In Figure 2A, we present a representative unit from a population of 300 V1 neurons. The first row of Figure 2A shows the initial receptive field of the neuron. Since the weights were set to random values, the resulting receptive field has no specificity in terms of structure or excitatory/inhibitory subfields. The second row of the figure shows the receptive field of the same neuron after STDP learning from 105 samples (see also, Movie 1). The converged receptive field is local, bandpass and oriented. Clear ON and OFF regions can be observed, and the receptive field closely resembles classical Gabor-like receptive fields reported for simple cells (Hubel and Wiesel, 1962; Jones and Palmer, 1987). Figure 2A (bottom left) also shows the CI of the neuron, which characterizes the stability of its synaptic weights over the learning period. We find that the fluctuations in the average synaptic strength decrease over time to a very small value, indicating that the weight distribution has converged.

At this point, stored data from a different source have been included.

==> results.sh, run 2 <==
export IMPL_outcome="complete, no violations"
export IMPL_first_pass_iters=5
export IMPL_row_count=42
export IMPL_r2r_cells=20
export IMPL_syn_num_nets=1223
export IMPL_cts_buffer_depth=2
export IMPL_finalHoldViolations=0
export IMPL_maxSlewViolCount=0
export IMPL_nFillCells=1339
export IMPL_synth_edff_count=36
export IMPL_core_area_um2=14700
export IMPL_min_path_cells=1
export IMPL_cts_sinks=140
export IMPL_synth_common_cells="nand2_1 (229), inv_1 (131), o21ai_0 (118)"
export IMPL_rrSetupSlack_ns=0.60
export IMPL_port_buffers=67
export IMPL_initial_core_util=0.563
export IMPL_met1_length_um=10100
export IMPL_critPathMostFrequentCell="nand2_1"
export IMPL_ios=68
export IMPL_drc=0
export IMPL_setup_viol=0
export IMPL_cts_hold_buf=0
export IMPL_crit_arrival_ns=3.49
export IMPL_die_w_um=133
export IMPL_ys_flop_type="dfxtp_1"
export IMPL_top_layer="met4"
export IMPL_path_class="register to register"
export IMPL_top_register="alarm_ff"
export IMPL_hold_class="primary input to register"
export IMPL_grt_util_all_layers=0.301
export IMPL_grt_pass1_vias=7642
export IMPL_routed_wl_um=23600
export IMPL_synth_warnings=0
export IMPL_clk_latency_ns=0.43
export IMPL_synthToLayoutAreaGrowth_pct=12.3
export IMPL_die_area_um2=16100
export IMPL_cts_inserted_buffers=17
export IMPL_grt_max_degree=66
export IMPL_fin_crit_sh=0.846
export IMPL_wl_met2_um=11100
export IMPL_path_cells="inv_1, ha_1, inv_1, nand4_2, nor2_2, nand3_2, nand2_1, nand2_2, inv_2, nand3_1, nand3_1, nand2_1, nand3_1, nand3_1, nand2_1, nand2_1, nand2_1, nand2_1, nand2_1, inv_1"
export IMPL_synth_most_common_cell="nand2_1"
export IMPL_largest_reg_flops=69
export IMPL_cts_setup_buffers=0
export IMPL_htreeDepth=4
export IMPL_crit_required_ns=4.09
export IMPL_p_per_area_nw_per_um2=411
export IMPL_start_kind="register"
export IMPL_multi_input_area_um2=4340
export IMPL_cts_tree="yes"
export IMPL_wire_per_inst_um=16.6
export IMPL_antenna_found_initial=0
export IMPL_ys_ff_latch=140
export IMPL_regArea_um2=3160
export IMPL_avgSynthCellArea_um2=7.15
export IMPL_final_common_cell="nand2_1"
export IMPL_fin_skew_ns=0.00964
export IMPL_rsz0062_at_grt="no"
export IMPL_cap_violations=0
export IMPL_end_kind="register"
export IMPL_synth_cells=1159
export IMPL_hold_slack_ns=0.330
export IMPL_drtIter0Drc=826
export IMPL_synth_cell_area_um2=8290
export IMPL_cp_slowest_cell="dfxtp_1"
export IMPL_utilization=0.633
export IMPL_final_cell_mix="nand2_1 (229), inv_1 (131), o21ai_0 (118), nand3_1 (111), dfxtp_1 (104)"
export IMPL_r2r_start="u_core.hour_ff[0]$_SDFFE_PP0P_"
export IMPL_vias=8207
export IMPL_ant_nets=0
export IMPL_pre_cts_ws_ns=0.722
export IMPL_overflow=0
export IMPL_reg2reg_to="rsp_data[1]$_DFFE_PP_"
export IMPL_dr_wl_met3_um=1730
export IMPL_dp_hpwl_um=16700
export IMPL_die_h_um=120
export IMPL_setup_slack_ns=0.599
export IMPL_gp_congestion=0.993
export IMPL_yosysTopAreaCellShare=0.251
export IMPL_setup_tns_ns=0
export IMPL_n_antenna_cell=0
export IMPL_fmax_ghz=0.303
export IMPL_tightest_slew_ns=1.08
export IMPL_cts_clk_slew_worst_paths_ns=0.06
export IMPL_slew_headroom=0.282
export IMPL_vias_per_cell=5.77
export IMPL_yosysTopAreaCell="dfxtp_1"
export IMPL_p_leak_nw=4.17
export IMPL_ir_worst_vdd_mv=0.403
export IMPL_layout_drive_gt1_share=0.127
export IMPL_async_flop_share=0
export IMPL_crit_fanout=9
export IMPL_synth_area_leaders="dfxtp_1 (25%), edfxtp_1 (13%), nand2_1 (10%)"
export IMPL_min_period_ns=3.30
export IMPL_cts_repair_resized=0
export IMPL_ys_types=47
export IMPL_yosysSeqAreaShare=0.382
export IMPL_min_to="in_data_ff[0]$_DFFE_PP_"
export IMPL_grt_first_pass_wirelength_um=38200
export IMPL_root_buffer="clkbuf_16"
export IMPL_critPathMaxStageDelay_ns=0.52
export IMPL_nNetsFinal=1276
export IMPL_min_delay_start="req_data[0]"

In electrophysiology, a neuron with a binocular receptive field is often characterized in terms of its response to binocular disparity (Freeman and Ohzawa, 1992; Prince et al., 2002a,b; i.e., its DTC). Figure 2A (bottom right) shows the DTC estimates for the selected neuron, estimated using both the BC (solid red line) and the RDS (dotted gray line, with SE marked as a gray envelope) methods. The DTCs obtained from BC were very similar to those obtained through RDS stimuli. As the BC DTCs are, in general, less noisy, they were used to calculate all the disparity results presented in the article. This neuron shows a selectivity for positive or uncrossed disparities, indicating that it is more likely to respond to objects farther away from the observer than fixation. It also has a high BII (Ohzawa and Freeman, 1986a; Prince et al., 2002b) of 0.83, indicating that there is a substantial modulation of its neuronal activity by binocular disparity (BII values close to 0 indicate no modulation of neuronal response by disparity, while values close to 1 indicate high sensitivity to disparity variations). Furthermore, Figure 2B shows three other examples of converged receptive fields and the corresponding DTCs (one neuron per row). The first neuron shows a tuning to zero disparity (fixation), the second neuron shows a tuning to crossed or negative disparity (objects closer than the fixation), and the third neuron shows a tuning curve that is typically attributed to phase-tuned receptive fields. The receptive fields have a variety of orientations and sizes and closely resemble 2-D Gabor functions.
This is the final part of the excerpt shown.